Insults When you’ve lived deep in the media swamps and swam amongst the alligators of Fleet Street you develop a pretty robust thick skin. So, when, a verbal attack comes at you from the old Lefty Brigade of what used to be laughingly termed, the trades unions, it allows you to ignore the insult and try to understand why it was made.
Trades unions have morphed into businesses flexing their muscles to create mayhem and damage, and use this blackmail to get what they want. Gone are the days when many of them represented real trades, or real people who deserved good money for their experience and dedication to their particular vocation. That included nurses and people of that manner, including cleaners, who gave us great hospitals and great treatment that didn’t leave the patients under the deadly shadow of MRSA, C Difficile and the phalanx of target-driven managers and other bureaucratic bugs and similar creepy-crawlies. The lack of pride in work has become a national calamity.

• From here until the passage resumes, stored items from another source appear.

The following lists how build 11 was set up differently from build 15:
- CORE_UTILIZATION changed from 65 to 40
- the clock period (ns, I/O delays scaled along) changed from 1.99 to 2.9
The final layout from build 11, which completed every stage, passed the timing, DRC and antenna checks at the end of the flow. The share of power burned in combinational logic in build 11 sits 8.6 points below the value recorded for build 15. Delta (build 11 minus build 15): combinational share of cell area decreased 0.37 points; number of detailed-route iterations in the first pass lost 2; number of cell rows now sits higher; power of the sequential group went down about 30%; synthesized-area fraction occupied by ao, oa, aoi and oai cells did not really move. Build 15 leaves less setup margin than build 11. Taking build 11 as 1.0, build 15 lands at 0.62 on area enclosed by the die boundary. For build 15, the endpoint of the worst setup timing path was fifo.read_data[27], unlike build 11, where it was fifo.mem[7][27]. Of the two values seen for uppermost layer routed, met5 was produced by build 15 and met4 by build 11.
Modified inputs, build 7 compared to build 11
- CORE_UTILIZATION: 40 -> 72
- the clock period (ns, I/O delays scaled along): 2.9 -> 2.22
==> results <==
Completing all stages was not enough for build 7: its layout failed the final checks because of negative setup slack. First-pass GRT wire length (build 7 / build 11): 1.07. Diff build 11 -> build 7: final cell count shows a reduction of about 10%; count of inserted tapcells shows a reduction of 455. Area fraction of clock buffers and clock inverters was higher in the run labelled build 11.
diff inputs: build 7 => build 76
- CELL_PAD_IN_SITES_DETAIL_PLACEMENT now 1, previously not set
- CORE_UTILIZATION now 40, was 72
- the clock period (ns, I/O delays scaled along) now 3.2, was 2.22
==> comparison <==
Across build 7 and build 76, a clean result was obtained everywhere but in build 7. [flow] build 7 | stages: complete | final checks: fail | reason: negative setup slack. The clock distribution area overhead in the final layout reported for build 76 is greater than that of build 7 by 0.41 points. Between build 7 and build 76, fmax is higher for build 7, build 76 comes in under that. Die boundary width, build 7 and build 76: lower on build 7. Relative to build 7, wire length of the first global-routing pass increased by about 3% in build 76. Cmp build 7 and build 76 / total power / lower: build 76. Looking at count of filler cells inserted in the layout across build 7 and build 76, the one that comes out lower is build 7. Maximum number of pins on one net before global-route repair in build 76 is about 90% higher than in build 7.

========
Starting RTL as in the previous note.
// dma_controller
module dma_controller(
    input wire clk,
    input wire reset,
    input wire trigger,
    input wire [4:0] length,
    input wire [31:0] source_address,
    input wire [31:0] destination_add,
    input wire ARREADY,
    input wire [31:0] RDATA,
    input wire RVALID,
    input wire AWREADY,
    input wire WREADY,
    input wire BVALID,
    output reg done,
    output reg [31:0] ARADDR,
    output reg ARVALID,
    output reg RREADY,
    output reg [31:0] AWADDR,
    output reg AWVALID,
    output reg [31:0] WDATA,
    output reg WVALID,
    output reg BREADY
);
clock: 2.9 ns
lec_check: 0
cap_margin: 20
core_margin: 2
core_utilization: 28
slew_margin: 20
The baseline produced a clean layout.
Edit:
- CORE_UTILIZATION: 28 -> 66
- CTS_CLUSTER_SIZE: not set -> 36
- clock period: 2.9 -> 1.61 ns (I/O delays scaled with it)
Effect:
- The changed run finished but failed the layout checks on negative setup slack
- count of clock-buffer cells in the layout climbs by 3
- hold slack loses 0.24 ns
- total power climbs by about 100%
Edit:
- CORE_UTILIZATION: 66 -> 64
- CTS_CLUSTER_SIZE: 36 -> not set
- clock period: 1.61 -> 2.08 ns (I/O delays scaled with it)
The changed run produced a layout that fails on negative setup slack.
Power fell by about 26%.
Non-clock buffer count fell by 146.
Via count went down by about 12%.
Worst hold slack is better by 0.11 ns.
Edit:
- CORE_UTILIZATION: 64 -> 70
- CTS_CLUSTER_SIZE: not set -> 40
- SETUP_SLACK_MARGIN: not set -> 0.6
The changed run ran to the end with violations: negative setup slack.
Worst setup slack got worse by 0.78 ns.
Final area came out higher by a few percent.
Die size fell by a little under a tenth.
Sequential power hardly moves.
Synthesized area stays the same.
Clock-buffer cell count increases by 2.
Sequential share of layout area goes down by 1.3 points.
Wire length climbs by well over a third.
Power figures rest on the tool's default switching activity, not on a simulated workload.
==> flow/run.sh <==
#!/bin/bash
# the make line also repeats each setting of config.mk as NAME=value (left out here)
make -C /OpenROAD-flow-scripts/flow DESIGN_CONFIG=/design/flow/config.mk WORK_HOME=/design/flow/orfs CLKGATE_MAP_FILE= finish
==> flow/config.mk <==
export PLATFORM = sky130hd
export DESIGN_NAME = alu
export DESIGN_NICKNAME = alu
export VERILOG_FILES = /design/flow/design.v
export SDC_FILE = /design/flow/constraint.sdc
export NUM_CORES = 4
export LEC_CHECK = 0
export ABC_AREA = 1
export CAP_MARGIN = 5
export CELL_PAD_IN_SITES_GLOBAL_PLACEMENT = 1
export CORE_ASPECT_RATIO = 0.87
export CORE_MARGIN = 4
export CORE_UTILIZATION = 40
export CTS_CLUSTER_SIZE = 59
export GPL_ROUTABILITY_DRIVEN = 1
export GPL_TIMING_DRIVEN = 0
export HOLD_SLACK_MARGIN = 0.23
export PLACE_DENSITY_LB_ADDON = 0.16
export SETUP_SLACK_MARGIN = 1.0
export SLEW_MARGIN = 20
export TNS_END_PERCENT = 25
==> flow/constraint.sdc <==
create_clock -name core_clock -period 17.5 [get_ports {i_clk}]
set_input_delay 3.5000 -clock core_clock [delete_from_list [all_inputs] [get_ports {i_clk}]]
set_output_delay 3.5000 -clock core_clock [all_outputs]
set_load 0.01 [all_outputs]
== v41 ==
Design pointwise_layer_stream, start of the top module:
module pointwise_layer_stream #(
    parameter DATA_W   = 8,
    parameter ACC_W    = 64,
    parameter CIN      = 16,
    parameter COUT     = 16,
    parameter PAR_CIN       = 8,
    parameter PAR_COUT       = 4
)(
    input  wire clk,
    input  wire reset,
    input  wire [CIN*DATA_W-1:0]  s_axis_tdata,
    input  wire                   s_axis_tvalid,
    output wire                   s_axis_tready,
    output wire [COUT*DATA_W-1:0] m_axis_tdata,
    output wire                   m_axis_tvalid,
    input  wire                   m_axis_tready,
    input  wire                         pw_wr_en,
    input  wire [$clog2(COUT*CIN)-1:0]  pw_wr_addr,
    input  wire signed [DATA_W-1:0]     pw_wr_data,
    output wire o_intr
);
export LEC_CHECK = 0
export CAP_MARGIN = 0
export CORE_MARGIN = 2
export CORE_UTILIZATION = 72
export CTS_CLUSTER_DIAMETER = 339
export CTS_CLUSTER_SIZE = 100
export SLEW_MARGIN = 20
export TNS_END_PERCENT = 10
create_clock -name core_clock -period 3.17 [get_ports {clk}]
run.sh (not shown) runs the stock make flow with config.mk's settings and CLKGATE_MAP_FILE=.
v41: it failed during 4_1_cts, and the tool reported DPL-0033.
==> inputs of 10-26 <==
// datapath
module datapath(clk, rst, sw, seg0, seg1,seg2,seg3, mem_addr, mem_wdata, mem_we, mem_rdata);
Settings: LEC_CHECK=0, ABC_AREA=0, CAP_MARGIN=15, CELL_PAD_IN_SITES_DETAIL_PLACEMENT=2, CORE_ASPECT_RATIO=0.65, CORE_MARGIN=10, CORE_UTILIZATION=72, CTS_CLUSTER_DIAMETER=76, CTS_CLUSTER_SIZE=70, MAX_ROUTING_LAYER=met5, PLACE_DENSITY_LB_ADDON=0.22, SETUP_SLACK_MARGIN=-0.29, SLEW_MARGIN=10; clock period 7.48 ns.
run.sh (not shown) runs the stock make flow with config.mk's settings and CLKGATE_MAP_FILE=.
==> 03-12: changes against 10-26 <==
==> flow/config.mk (replaced) <==
export PLATFORM = sky130hd
export DESIGN_NAME = datapath
export DESIGN_NICKNAME = datapath
export VERILOG_FILES = /design/flow/design.v
export SDC_FILE = /design/flow/constraint.sdc
export NUM_CORES = 4
export LEC_CHECK = 0
export ABC_AREA = 0
export CAP_MARGIN = 20
export CORE_ASPECT_RATIO = 0.64
export CORE_MARGIN = 2
export CORE_UTILIZATION = 72
export CTS_CLUSTER_DIAMETER = 351
export PLACE_DENSITY_LB_ADDON = 0.01
export SLEW_MARGIN = 20
export TNS_END_PERCENT = 40
==> flow/constraint.sdc (replaced) <==
create_clock -name core_clock -period 9.24 [get_ports {clk}]
set_input_delay 1.8480 -clock core_clock [delete_from_list [all_inputs] [get_ports {clk}]]
set_output_delay 1.8480 -clock core_clock [all_outputs]
set_load 0.01 [all_outputs]
==> notes <==
Synthesized cell count is the same in 10-26 and 03-12.
In synthesized area, 03-12 and 10-26 do not differ.
03-12 ran to the end with violations: negative setup slack. 10-26 stopped in detailed placement.
Against 03-12, the die size of 10-26 is higher by about 16%.
== run 1 ==
## axis_matvec_mul
module axis_matvec_mul #(
    parameter R=8, C=8, W_X=4, W_K=3,
    localparam W_Y = W_X + W_K + $clog2(C)
)(
    input  logic clk, rstn,
    output logic s_axis_kx_tready,
    input  logic s_axis_kx_tvalid,
    input  logic [R*C*W_K + C*W_X -1:0] s_axis_kx_tdata,
    input  logic m_axis_y_tready,
    output logic m_axis_y_tvalid,
    output logic [R*W_Y-1:0] m_axis_y_tdata
);
For scale: ~1300 flip-flops, ~310 I/O pins, about 0.083 sq mm of cells after synthesis.
==> flow/config.mk <==
export PLATFORM = sky130hd
export DESIGN_NAME = axis_matvec_mul
export DESIGN_NICKNAME = axis_matvec_mul
export VERILOG_FILES = /design/flow/design.v
export SDC_FILE = /design/flow/constraint.sdc
export NUM_CORES = 4
export LEC_CHECK = 0
export CAP_MARGIN = 40
export CELL_PAD_IN_SITES_DETAIL_PLACEMENT = 0
export CORE_ASPECT_RATIO = 1.4
export CORE_MARGIN = 10
export CORE_UTILIZATION = 40
export CTS_CLUSTER_DIAMETER = 196
export GPL_ROUTABILITY_DRIVEN = 0
export HOLD_SLACK_MARGIN = 0.14
export MAX_ROUTING_LAYER = met4
export MIN_ROUTING_LAYER = met2
export SLEW_MARGIN = 20
export TNS_END_PERCENT = 55
==> flow/constraint.sdc <==
create_clock -name core_clock -period 8.0 [get_ports {clk}]
set_input_delay 1.6000 -clock core_clock [delete_from_list [all_inputs] [get_ports {clk}]]
set_output_delay 1.6000 -clock core_clock [all_outputs]
set_load 0.01 [all_outputs]
run.sh (not shown) runs the stock make flow with config.mk's settings and CLKGATE_MAP_FILE=.
Run 1 was carried through to the last stage, and its layout satisfied the timing, design-rule and antenna checks.
--- input diff run 1..run 2 ---
==> flow/config.mk <==
export PLATFORM = sky130hd
export DESIGN_NAME = axis_matvec_mul
export DESIGN_NICKNAME = axis_matvec_mul
export VERILOG_FILES = /design/flow/design.v
export SDC_FILE = /design/flow/constraint.sdc
export NUM_CORES = 4
export LEC_CHECK = 0
export CAP_MARGIN = 20
export CORE_MARGIN = 2
export CORE_UTILIZATION = 21
export SLEW_MARGIN = 20
==> flow/constraint.sdc <==
create_clock -name core_clock -period 3.67 [get_ports {clk}]
set_input_delay 0.7340 -clock core_clock [delete_from_list [all_inputs] [get_ports {clk}]]
set_output_delay 0.7340 -clock core_clock [all_outputs]
set_load 0.01 [all_outputs]
Notes after the runs:
- Final instance area of run 2 exceeds that of run 1 by a few percent.
- Relative to run 1, wire length of the first global-routing pass increased by about 5.3% in run 2.
- Run 2 finished every stage and its layout cleared the timing, design-rule and antenna checks.
- Run comparison: run 2 cell with the largest stage delay on the worst path sky130_fd_sc_hd__dfrtp_1; run 1 cell with the largest stage delay on the worst path sky130_fd_sc_hd__dfstp_2
- The run showing the greater core utilization is run 1.
Input-level comparison between run 3 and run 2:
diff --git a/flow/config.mk b/flow/config.mk
--- a/flow/config.mk
+++ b/flow/config.mk
@@ -6,6 +6,10 @@
 export NUM_CORES = 4
 export LEC_CHECK = 0
-export CAP_MARGIN = 20
+export CAP_MARGIN = 5
+export CORE_ASPECT_RATIO = 0.92
 export CORE_MARGIN = 2
-export CORE_UTILIZATION = 21
+export CORE_UTILIZATION = 72
+export CTS_CLUSTER_SIZE = 45
+export PLACE_DENSITY = 0.65
+export SETUP_SLACK_MARGIN = 0.44
 export SLEW_MARGIN = 20
==> flow/constraint.sdc <==
create_clock -name core_clock -period 2.38 [get_ports {clk}]
set_input_delay 0.4760 -clock core_clock [delete_from_list [all_inputs] [get_ports {clk}]]
set_output_delay 0.4760 -clock core_clock [all_outputs]
set_load 0.01 [all_outputs]
- Although it ran to completion, run 3 produced a layout that fails the final checks because of setup timing.
- Worst setup slack: run 2 and run 3 compared, lower one is run 3
- Re number of sequential storage elements: no difference whatsoever between run 3 and run 2.
- Per the comparison of run 3 with run 2, basic-gate share of the synthesized area counting and, or, nand and nor cells barely changed; worst setup timing slack at the placement stage saw a decrease.
- Compared with run 2, run 3 shows a final critical-path required period that is 0.038 ns lower.
- Comparing number of diodes added for antenna fixing for run 2 and run 3, the smaller number came from run 2.
==> 05-20 <==
==> flow/design.v <==
`timescale 1ns / 1ps
module neuron #(
    parameter DATA_WIDTH = 16,
    parameter signed [DATA_WIDTH-1:0] BIAS = 0    
)(
    input clk,
    input rst,
    input [DATA_WIDTH-1:0] data_in,       
    input [DATA_WIDTH-1:0] weight_in,     
    input data_in_valid,
    input data_in_last,                   
    output reg [DATA_WIDTH-1:0] neuron_out,
    output reg neuron_out_valid
);
    localparam SW = 2*DATA_WIDTH;
    function [SW-1:0] sat_add;
        input [SW-1:0] a;
        input [SW-1:0] b;
        reg [SW-1:0] s;
        begin
            s = a + b;
            if (!a[SW-1] && !b[SW-1] && s[SW-1])
                sat_add = {1'b0, {(SW-1){1'b1}}};
            else if (a[SW-1] && b[SW-1] && !s[SW-1])
                sat_add = {1'b1, {(SW-1){1'b0}}};
            else
                sat_add = s;
        end
    endfunction
    reg [SW-1:0] mul;
    reg mul_valid, mul_last;
    reg [SW-1:0] sum;
    reg [SW-1:0] total;
    reg total_valid;
    wire [SW-1:0] sum_next = sat_add(sum, mul);
    wire [SW-1:0] bias_q = {{2{BIAS[DATA_WIDTH-1]}}, BIAS, {(DATA_WIDTH-2){1'b0}}};
    wire [SW-1:0] biased = sat_add(total, bias_q);
    always @(posedge clk) begin
        mul <= $signed(data_in) * $signed(weight_in);
        if (rst) begin
            mul_valid <= 0;
            mul_last <= 0;
            sum <= 0;
            total <= 0;
            total_valid <= 0;
            neuron_out <= 0;
            neuron_out_valid <= 0;
        end else begin
            mul_valid <= data_in_valid;
            mul_last <= data_in_valid && data_in_last;
            total_valid <= 0;
            if (mul_valid) begin
                if (mul_last) begin
                    sum <= 0;
                    total <= sum_next;
                    total_valid <= 1;
                end else begin
                    sum <= sum_next;
                end
            end
            neuron_out_valid <= total_valid;
            if (total_valid) begin
                if (biased[SW-1:SW-3] == 3'b000 || biased[SW-1:SW-3] == 3'b111)
                    neuron_out <= biased[SW-3:DATA_WIDTH-2];
                else if (biased[SW-1])
                    neuron_out <= {1'b1, {(DATA_WIDTH-1){1'b0}}};
                else
                    neuron_out <= {1'b0, {(DATA_WIDTH-1){1'b1}}};
            end
        end
    end
endmodule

Alan Ritchie, the general secretary of something called UCATT, which was probably called something else before its PR consultants came up with a more media friendly name, read my last blog and said: “It is a pity that Eddy Shah has crawled out from under the rock where he has been hiding, particularly when he spouts such rubbish.”

Well, even the quality of insults aren’t as biting as they were before I went under that rock. And no, I haven’t gone into hiding, just got on with my life like most other people. But some things haven’t changed. Some union leaders, often people who can’t get a normal job and come up through the bureaucracy of dead men’s shoes in these organisations, still think insults and banging on about the useless bosses above them is the way to go.

I would have been more impressed with Mr Ritchie if he’d criticised me by saying we needed apprenticeships and that UCATT was doing something about it. Or working out ways whereby the management and staff actually looked to having a better and more meaningful relationship which benefited both sides. Or looked at improvements in building standards that created cheaper better built homes for the public. Or even speeded up the efficiency with his workforce so not only they got paid better and had more benefits, but there was also an increase in profitability for the company and a more satisfied customer base amongst the public.

If you’d done that, Mr Ritchie, I’d have said ‘well done’ as you stuck your two fingers up at me. Truth is, Mister Ritchie, you’ve become a subscription club rather than an old-fashioned trades union. There are a lot of good tradesmen still working, but without training and proper controls, we will lose the skills that we need in the construction industry. That’s already becoming clear as we see many of the untrained construction workers on modern day sites. Why don’t you stop bleating, get out from behind you desk and do something about that?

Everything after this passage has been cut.